(RECORDS FOR PROCESSING Opens)
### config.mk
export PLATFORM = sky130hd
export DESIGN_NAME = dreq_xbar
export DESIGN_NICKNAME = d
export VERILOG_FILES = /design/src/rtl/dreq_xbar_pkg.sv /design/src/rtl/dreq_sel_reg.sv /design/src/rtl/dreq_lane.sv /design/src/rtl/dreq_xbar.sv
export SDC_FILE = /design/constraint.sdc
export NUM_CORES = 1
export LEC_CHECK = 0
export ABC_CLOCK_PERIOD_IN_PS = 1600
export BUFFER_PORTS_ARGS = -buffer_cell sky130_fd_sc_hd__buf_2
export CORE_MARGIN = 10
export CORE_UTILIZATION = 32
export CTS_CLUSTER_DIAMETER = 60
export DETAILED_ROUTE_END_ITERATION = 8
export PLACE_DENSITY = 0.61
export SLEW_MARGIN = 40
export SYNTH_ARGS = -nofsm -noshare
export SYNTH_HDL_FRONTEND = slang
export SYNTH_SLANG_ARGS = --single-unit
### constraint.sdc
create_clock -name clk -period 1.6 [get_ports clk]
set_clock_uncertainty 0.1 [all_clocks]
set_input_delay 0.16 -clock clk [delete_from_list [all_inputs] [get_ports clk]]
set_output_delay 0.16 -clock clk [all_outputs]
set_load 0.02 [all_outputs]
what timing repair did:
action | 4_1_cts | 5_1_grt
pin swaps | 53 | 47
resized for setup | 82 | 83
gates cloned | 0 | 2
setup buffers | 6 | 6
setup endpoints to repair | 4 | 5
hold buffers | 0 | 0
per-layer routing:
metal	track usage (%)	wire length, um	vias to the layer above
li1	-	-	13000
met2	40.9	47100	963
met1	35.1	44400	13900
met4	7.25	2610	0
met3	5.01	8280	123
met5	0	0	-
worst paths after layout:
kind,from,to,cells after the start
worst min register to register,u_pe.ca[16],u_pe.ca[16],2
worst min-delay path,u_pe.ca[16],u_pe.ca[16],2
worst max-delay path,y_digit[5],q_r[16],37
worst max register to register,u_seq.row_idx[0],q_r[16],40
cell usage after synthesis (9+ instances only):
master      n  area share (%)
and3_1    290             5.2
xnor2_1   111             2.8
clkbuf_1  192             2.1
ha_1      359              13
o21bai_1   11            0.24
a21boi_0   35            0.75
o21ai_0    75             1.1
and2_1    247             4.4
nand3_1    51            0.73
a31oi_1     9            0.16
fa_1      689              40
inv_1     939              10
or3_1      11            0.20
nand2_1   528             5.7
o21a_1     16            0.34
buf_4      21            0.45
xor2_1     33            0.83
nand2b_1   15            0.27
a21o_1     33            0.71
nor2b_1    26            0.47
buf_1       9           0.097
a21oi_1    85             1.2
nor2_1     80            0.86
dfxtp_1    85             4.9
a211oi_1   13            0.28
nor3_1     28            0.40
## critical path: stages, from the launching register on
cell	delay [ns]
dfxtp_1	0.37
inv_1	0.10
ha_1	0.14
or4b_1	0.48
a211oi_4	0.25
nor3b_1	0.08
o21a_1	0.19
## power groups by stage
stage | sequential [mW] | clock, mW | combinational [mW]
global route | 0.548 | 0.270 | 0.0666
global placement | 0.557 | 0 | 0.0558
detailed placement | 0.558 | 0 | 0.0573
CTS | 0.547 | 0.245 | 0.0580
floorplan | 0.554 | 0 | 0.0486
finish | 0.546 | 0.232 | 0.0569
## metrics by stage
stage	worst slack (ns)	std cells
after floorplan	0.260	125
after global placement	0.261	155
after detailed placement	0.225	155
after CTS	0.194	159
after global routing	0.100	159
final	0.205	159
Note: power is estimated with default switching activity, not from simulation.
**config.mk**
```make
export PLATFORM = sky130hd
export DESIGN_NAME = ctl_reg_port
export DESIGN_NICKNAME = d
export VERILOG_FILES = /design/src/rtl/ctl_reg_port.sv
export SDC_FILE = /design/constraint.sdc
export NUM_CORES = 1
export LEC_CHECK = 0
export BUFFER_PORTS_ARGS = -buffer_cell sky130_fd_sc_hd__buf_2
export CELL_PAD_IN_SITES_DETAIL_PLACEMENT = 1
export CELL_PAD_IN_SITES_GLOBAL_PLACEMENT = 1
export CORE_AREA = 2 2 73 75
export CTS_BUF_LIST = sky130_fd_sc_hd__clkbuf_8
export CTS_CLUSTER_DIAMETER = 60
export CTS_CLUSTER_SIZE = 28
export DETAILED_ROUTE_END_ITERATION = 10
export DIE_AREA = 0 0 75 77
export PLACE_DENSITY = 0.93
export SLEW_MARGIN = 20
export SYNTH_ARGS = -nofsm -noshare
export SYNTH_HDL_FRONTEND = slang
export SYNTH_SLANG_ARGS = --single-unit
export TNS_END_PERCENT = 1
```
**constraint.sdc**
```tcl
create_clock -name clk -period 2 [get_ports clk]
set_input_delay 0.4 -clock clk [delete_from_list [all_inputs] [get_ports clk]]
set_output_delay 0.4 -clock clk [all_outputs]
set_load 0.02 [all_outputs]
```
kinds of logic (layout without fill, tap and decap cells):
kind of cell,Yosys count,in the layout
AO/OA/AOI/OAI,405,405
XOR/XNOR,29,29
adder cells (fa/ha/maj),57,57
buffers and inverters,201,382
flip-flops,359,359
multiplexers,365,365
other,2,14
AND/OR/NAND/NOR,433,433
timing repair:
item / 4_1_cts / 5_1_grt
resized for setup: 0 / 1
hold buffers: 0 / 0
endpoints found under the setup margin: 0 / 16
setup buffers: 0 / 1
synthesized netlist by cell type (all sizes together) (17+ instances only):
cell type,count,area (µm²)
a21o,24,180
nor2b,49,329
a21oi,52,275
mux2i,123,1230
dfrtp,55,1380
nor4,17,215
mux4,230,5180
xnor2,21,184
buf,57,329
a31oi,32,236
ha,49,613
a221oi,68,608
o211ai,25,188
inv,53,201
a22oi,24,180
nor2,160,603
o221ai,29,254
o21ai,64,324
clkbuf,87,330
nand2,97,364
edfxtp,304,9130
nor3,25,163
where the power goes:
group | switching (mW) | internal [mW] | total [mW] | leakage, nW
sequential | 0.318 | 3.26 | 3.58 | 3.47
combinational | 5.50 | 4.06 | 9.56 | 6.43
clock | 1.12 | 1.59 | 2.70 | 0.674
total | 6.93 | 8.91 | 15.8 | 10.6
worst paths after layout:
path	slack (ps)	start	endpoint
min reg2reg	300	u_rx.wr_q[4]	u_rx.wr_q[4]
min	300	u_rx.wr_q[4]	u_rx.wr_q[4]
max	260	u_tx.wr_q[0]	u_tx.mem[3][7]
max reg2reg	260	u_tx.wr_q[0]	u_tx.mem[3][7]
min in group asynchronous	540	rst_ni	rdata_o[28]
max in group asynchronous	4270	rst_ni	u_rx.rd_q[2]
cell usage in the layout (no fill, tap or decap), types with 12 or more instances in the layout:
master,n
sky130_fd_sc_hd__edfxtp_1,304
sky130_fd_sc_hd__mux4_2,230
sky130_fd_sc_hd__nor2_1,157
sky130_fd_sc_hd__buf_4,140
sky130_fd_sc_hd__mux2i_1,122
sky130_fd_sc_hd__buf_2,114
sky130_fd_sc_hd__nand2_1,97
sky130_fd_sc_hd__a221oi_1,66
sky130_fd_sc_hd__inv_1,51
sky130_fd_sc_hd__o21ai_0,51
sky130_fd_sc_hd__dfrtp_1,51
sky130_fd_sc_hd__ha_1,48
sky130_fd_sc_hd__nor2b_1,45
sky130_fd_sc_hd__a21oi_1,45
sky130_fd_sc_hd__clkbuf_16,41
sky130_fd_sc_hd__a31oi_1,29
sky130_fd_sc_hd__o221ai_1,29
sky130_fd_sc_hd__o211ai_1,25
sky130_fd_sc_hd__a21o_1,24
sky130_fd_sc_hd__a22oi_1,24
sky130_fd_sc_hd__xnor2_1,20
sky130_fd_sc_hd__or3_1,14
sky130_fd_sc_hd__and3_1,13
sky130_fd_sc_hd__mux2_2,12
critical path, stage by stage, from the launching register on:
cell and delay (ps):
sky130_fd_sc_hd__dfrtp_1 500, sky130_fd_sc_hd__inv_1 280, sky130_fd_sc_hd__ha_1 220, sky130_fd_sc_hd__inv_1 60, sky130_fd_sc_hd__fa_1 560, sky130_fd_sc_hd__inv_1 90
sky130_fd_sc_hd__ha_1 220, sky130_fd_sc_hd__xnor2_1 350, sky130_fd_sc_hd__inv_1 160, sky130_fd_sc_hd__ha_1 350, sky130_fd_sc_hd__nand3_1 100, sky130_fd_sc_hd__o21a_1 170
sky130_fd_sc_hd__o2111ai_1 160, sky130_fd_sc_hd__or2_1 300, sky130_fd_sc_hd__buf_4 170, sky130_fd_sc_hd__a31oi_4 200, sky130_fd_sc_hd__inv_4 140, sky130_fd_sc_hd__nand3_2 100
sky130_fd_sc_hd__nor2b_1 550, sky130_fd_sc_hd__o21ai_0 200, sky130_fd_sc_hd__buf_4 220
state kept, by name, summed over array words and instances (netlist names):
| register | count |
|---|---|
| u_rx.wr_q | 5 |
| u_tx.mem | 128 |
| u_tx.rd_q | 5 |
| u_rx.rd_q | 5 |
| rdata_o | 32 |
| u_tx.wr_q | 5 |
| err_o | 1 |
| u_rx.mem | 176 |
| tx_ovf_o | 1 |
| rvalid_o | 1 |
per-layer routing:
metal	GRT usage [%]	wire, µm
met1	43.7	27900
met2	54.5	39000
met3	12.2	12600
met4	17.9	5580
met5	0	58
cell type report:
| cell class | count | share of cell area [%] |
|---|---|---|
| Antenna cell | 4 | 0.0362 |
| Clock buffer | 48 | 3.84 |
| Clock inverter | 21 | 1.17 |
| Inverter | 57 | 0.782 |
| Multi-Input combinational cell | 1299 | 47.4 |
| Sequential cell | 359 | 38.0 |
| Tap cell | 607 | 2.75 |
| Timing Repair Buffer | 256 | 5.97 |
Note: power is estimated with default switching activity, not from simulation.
(RECORDS FOR PROCESSING Closes)
Within the records above, how many lines include the word "decap"? Only the number is wanted.

## RESPONSE
2